=== THE DATA ===

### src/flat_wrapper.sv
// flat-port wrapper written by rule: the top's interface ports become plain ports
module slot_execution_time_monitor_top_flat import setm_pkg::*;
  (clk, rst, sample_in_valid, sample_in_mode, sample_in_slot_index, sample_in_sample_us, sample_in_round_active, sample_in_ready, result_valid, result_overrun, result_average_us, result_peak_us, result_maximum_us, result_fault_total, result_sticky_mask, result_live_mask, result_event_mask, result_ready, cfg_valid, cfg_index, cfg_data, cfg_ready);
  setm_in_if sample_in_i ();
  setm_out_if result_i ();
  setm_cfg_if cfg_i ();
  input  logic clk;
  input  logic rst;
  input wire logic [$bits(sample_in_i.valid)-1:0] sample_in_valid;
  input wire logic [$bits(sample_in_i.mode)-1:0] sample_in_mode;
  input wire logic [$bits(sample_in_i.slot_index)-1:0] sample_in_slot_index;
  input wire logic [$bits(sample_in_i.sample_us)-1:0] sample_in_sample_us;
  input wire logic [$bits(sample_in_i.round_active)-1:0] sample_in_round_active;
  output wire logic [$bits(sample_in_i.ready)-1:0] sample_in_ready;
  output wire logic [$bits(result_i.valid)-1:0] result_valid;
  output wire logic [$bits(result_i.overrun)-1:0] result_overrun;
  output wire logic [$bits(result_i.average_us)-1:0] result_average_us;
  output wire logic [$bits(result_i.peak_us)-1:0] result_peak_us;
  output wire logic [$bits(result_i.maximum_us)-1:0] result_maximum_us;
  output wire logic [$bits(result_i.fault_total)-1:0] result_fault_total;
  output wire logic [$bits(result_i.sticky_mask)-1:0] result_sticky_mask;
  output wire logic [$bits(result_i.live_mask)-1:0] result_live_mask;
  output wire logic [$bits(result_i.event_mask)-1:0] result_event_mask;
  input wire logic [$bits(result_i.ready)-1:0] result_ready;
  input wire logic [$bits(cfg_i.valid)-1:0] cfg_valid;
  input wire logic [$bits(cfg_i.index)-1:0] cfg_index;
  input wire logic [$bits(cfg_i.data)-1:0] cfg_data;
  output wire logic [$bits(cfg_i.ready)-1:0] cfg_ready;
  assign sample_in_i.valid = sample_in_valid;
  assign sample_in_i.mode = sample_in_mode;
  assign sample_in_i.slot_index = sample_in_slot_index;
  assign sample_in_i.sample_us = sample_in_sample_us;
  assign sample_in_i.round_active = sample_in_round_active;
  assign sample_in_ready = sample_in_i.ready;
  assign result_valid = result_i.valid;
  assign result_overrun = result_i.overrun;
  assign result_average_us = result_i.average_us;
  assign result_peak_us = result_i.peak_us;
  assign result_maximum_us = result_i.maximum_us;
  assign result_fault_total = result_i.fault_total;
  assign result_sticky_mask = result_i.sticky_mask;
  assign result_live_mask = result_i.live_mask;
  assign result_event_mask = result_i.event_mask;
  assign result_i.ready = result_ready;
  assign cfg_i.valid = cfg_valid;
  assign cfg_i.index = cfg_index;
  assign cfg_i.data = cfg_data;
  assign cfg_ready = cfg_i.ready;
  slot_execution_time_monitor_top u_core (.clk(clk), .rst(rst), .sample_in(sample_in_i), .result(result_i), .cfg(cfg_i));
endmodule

===
=== THE DATA ===

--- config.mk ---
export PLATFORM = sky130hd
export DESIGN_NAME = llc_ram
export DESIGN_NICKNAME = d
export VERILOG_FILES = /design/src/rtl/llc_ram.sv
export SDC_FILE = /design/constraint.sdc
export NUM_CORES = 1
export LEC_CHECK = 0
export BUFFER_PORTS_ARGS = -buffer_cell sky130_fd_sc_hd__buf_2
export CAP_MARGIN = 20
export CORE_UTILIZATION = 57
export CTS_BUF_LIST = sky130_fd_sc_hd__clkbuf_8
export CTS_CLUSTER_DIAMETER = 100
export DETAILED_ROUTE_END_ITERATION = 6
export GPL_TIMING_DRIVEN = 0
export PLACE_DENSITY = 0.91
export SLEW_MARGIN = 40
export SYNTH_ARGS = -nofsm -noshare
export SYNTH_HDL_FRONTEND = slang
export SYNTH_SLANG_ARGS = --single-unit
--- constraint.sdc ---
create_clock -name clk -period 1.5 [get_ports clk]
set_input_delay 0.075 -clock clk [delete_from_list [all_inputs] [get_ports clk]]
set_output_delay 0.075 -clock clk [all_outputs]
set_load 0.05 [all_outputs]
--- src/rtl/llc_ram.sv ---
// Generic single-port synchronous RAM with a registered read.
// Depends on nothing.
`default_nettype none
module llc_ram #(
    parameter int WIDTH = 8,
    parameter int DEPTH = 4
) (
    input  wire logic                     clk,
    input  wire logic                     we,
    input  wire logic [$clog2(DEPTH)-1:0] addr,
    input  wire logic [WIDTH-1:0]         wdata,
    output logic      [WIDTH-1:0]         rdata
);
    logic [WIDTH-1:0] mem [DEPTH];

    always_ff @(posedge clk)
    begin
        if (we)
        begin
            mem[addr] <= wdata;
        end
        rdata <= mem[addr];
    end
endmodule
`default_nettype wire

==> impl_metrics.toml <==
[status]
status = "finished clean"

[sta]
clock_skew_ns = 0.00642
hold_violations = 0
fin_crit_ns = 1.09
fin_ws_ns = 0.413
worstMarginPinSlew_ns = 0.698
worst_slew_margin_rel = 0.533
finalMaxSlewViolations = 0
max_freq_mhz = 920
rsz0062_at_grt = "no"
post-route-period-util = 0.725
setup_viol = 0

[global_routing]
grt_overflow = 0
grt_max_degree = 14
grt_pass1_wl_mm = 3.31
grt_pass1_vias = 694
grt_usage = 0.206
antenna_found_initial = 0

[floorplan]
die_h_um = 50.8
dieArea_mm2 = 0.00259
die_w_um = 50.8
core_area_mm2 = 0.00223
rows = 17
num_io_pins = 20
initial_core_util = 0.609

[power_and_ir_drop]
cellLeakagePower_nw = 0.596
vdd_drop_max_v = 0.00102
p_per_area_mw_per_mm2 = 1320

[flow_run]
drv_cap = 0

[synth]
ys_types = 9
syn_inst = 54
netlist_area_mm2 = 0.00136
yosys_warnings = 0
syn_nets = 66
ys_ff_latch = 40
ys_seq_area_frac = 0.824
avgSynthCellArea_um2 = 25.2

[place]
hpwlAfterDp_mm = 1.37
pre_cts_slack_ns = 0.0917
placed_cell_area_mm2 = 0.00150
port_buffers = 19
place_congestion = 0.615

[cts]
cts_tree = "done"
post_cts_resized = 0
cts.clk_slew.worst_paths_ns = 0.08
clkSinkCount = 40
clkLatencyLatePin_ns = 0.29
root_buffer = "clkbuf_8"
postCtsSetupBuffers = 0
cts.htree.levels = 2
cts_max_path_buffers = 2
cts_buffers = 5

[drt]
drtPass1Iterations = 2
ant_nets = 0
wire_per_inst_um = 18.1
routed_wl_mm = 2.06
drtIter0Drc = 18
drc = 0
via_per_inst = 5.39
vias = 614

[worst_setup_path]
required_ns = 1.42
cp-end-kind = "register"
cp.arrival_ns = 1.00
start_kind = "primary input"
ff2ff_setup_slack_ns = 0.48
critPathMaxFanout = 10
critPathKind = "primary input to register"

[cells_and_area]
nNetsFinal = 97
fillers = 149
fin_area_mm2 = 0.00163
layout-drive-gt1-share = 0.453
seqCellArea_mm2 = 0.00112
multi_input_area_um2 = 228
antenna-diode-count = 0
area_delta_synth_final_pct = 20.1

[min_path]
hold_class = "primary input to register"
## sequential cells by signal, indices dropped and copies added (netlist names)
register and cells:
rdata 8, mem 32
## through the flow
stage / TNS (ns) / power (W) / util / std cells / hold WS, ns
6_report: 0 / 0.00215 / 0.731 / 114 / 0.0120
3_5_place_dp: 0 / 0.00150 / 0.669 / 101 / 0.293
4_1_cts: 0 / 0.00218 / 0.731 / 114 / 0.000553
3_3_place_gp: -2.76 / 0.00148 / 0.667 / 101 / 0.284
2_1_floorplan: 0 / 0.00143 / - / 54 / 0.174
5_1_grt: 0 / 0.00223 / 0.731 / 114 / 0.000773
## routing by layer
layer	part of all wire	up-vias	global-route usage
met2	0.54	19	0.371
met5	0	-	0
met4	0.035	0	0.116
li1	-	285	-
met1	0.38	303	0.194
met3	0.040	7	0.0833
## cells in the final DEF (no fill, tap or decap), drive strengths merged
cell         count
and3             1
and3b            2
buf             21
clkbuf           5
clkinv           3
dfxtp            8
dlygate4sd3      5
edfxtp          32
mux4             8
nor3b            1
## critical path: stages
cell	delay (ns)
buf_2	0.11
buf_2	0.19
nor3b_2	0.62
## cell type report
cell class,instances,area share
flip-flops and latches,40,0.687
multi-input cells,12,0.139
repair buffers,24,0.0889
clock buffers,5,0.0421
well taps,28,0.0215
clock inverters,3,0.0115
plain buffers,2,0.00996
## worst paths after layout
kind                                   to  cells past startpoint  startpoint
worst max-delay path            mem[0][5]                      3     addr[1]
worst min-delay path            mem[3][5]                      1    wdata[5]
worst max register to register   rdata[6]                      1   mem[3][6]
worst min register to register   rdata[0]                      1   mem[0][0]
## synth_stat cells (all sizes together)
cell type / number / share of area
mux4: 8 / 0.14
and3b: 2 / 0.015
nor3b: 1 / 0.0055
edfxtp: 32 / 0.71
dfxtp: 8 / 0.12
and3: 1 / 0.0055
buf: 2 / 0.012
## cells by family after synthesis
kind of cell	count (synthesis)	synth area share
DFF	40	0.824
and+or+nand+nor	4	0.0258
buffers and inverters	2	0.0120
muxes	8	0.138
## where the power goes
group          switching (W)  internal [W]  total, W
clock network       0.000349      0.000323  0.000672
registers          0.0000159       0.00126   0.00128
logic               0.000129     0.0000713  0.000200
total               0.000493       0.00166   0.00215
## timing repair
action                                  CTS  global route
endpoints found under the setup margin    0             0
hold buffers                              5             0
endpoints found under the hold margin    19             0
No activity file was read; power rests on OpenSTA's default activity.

===

### WHAT TO DO
Go through the records above, find each line with the string "repair", and copy it.

### SOLUTION FOR THIS EXERCISE
repair buffers,24,0.0889
## timing repair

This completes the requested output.